Exercise instructions » In the records below, find each line that holds "read" and return it.
** Opening Input records block **
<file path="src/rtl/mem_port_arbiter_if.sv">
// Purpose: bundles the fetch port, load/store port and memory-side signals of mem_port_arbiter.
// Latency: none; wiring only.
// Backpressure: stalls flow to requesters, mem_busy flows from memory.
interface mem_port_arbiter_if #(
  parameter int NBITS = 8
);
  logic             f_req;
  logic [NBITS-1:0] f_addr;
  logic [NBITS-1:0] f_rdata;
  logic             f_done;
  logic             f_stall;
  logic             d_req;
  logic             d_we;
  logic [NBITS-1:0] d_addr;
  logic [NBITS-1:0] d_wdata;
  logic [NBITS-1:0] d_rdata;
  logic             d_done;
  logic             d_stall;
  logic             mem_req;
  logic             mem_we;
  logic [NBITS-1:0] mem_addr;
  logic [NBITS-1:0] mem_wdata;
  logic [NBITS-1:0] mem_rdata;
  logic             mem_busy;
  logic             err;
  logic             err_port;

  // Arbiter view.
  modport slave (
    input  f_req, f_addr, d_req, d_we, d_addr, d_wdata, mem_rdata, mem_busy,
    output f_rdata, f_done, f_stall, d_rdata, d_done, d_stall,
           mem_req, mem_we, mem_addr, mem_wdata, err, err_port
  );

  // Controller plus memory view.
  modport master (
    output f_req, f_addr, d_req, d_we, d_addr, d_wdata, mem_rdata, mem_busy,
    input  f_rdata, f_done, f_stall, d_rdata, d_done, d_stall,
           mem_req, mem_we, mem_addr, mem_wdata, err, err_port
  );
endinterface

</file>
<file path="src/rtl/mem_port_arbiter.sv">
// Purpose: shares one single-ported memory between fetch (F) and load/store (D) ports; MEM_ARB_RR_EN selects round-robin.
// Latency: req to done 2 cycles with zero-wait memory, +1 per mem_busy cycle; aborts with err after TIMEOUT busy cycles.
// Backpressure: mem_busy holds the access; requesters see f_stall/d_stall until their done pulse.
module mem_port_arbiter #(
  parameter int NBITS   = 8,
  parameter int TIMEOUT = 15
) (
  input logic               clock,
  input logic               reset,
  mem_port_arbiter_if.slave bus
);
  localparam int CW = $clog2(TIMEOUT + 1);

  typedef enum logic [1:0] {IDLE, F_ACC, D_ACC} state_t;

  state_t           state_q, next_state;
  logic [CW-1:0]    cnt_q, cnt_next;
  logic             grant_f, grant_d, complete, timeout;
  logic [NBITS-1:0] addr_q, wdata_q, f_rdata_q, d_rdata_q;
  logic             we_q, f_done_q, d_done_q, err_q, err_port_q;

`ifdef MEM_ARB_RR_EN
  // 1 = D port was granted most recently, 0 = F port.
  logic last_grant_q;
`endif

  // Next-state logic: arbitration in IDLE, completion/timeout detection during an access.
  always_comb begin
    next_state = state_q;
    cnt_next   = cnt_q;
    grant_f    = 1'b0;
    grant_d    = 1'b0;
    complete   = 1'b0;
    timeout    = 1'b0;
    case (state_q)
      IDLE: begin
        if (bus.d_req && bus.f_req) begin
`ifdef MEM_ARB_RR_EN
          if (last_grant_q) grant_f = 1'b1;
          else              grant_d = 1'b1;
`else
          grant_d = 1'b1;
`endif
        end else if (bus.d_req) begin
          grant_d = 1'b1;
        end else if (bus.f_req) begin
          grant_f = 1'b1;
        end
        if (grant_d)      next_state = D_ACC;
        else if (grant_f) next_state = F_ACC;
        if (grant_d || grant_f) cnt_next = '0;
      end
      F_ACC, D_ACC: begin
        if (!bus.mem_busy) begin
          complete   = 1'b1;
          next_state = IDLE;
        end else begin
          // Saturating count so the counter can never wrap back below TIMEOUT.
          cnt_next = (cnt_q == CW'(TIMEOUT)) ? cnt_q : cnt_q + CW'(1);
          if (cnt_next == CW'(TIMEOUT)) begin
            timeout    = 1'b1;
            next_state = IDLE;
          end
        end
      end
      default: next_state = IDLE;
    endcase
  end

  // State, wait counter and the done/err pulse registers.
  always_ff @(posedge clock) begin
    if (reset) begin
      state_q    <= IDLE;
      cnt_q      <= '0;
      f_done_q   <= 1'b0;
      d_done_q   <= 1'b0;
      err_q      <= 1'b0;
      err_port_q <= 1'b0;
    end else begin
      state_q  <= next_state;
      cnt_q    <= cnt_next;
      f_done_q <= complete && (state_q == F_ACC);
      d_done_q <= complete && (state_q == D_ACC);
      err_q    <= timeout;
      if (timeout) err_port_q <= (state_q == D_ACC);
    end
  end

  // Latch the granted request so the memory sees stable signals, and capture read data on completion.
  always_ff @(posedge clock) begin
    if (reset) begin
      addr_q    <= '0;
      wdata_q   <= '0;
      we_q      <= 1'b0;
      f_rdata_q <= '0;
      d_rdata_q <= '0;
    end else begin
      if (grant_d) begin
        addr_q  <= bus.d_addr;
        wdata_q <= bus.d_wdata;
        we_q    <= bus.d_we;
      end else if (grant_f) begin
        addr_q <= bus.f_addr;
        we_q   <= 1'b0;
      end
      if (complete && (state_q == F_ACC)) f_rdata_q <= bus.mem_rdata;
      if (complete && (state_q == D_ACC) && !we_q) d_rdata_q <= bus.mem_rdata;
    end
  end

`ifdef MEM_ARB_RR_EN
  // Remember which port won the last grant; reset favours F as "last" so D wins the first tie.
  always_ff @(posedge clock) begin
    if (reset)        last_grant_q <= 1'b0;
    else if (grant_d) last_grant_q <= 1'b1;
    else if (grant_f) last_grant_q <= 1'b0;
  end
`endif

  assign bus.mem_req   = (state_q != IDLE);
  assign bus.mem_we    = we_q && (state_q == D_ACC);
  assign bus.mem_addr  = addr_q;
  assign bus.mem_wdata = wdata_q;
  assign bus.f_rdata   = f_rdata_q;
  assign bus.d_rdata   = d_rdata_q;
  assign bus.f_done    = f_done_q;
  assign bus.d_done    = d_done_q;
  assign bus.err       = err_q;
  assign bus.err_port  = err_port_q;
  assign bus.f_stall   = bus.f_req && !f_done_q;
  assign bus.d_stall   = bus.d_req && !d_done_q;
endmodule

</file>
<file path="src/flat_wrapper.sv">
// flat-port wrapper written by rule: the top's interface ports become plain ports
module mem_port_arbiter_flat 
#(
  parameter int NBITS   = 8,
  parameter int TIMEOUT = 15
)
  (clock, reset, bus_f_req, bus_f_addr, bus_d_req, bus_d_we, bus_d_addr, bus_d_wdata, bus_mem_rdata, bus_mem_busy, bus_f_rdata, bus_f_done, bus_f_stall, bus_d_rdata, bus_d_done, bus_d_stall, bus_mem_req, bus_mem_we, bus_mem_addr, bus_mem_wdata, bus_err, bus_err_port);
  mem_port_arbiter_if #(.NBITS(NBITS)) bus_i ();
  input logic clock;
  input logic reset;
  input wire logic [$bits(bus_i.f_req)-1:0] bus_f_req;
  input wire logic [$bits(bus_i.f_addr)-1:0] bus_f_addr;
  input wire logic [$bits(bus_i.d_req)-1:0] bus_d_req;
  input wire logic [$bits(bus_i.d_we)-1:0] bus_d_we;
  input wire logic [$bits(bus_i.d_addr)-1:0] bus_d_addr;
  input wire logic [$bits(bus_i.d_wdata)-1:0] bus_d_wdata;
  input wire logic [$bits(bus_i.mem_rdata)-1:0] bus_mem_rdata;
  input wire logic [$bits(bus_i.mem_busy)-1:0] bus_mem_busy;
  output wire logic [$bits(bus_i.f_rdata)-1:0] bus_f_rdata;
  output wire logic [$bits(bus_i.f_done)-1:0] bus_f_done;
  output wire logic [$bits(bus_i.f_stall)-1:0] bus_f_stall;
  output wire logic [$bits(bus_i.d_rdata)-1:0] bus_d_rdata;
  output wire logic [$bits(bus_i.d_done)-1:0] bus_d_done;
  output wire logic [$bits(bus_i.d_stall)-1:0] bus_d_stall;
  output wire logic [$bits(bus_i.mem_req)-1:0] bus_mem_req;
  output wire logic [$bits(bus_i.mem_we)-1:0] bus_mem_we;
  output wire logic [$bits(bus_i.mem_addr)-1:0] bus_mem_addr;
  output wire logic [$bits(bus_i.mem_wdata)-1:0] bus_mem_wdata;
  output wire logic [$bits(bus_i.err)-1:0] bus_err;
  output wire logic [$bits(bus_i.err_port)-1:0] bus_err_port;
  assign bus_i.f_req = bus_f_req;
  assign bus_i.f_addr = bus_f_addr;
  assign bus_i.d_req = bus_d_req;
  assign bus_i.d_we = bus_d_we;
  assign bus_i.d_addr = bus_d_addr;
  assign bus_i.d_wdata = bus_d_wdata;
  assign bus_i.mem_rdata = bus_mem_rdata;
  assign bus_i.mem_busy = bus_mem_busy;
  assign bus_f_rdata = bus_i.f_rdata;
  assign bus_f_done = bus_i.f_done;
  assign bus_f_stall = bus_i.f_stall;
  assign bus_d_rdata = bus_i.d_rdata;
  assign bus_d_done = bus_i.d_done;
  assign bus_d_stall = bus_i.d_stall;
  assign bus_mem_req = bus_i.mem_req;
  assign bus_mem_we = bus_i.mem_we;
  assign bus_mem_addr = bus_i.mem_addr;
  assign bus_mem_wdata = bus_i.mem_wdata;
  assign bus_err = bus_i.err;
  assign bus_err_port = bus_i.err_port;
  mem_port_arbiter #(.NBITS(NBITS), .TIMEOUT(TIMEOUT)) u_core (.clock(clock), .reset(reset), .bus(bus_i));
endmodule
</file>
** Closing Input records block **
** Opening Input records block **
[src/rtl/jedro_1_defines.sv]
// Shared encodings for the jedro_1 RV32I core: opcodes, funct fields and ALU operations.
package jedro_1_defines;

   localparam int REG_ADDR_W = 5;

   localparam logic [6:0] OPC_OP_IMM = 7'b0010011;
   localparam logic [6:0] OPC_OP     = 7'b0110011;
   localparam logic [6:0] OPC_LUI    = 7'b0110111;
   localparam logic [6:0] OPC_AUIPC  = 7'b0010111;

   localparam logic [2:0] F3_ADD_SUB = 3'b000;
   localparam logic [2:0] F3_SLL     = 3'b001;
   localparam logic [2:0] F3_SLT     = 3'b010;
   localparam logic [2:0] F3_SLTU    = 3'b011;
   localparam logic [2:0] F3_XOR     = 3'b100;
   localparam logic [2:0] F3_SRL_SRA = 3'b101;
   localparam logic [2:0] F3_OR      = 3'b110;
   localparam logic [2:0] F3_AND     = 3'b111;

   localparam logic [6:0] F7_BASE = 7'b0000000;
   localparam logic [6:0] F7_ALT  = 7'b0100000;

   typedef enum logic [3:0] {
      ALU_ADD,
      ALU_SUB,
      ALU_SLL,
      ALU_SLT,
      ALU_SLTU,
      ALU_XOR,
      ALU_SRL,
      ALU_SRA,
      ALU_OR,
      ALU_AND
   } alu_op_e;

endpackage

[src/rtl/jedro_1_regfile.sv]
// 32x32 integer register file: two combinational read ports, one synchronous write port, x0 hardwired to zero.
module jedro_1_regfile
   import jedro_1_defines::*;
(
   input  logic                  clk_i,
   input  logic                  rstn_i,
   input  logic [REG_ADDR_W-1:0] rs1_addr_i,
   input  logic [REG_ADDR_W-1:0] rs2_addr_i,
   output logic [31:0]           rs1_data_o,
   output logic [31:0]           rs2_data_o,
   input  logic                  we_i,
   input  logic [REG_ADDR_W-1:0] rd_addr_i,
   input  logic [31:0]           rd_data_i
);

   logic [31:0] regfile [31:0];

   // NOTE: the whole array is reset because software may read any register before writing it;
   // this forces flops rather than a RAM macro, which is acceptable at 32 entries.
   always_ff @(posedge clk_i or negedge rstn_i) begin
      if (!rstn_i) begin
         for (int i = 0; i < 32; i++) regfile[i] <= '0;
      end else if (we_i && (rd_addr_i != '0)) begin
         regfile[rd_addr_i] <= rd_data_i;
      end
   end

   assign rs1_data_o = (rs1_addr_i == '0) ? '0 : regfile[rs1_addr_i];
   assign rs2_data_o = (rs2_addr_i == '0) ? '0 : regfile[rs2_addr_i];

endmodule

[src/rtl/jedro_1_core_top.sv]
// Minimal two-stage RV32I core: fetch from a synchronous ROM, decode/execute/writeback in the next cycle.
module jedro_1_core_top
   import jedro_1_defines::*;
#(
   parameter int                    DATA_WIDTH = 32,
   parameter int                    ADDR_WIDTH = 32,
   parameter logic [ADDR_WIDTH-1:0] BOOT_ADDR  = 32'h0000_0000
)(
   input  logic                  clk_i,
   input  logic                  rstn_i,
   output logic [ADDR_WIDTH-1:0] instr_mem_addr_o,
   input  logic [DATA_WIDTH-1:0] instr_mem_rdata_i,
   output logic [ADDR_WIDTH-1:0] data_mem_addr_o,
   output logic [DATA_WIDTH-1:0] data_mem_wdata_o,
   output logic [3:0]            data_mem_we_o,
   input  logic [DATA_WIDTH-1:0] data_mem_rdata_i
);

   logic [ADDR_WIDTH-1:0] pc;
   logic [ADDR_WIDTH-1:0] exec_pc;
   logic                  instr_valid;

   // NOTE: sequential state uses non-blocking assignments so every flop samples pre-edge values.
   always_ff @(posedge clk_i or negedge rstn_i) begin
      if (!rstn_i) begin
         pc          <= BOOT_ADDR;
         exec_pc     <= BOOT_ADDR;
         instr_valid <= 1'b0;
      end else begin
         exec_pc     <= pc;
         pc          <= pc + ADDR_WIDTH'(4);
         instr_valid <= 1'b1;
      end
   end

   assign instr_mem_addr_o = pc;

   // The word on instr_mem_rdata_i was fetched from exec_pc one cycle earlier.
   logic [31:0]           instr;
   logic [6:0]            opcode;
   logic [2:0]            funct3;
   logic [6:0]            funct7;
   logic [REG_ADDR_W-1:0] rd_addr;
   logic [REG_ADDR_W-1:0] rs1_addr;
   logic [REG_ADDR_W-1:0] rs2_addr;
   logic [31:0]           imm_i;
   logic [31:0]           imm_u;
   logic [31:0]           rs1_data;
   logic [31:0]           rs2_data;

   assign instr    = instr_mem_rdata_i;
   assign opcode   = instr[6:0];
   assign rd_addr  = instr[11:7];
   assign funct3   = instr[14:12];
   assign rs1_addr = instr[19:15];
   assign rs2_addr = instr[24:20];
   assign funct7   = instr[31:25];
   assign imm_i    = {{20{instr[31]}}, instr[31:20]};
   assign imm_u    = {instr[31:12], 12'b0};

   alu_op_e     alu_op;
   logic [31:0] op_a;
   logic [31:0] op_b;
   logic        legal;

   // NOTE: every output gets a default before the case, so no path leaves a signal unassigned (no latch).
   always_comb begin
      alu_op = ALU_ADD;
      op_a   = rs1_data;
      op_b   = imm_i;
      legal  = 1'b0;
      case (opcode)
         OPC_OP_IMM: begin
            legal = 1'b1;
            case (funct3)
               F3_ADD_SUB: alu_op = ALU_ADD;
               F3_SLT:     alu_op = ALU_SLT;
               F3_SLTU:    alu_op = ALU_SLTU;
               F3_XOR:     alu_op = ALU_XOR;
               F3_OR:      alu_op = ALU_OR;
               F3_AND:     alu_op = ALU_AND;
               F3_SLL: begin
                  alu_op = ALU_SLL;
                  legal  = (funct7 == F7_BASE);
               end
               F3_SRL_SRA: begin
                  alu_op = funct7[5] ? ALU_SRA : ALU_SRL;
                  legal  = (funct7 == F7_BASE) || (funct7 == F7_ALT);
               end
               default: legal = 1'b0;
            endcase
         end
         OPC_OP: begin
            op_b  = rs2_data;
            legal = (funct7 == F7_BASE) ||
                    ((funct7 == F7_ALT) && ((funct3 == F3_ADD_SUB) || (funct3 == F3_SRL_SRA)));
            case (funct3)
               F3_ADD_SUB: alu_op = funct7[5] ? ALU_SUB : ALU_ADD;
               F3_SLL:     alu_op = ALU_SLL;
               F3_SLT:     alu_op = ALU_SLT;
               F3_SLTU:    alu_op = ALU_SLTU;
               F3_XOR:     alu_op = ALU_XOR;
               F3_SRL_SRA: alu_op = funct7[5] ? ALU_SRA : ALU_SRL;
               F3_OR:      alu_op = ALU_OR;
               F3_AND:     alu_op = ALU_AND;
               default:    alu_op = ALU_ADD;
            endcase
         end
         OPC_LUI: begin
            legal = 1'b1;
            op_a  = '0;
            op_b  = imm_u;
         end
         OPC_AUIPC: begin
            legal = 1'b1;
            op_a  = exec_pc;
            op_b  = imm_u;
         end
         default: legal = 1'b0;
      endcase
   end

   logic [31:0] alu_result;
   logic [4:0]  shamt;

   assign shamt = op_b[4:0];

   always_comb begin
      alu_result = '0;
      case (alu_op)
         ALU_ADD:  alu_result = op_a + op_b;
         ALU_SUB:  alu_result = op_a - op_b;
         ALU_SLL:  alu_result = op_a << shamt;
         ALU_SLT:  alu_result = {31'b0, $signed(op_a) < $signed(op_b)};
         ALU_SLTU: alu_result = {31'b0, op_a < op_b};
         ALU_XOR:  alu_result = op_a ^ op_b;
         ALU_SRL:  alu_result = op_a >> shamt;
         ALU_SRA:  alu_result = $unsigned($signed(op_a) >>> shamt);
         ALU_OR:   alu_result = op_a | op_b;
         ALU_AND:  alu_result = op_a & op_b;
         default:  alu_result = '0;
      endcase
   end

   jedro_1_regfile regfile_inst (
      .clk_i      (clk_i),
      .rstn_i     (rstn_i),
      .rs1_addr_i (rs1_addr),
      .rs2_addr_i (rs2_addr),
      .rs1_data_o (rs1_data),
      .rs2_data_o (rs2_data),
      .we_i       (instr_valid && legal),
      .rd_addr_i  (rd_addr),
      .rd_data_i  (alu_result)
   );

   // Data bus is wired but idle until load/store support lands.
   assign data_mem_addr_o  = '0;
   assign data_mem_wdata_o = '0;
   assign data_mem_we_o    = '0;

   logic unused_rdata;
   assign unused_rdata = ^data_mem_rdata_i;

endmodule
** Closing Input records block **
Written solution »
  // Latch the granted request so the memory sees stable signals, and capture read data on completion.
// 32x32 integer register file: two combinational read ports, one synchronous write port, x0 hardwired to zero.
   // NOTE: the whole array is reset because software may read any register before writing it;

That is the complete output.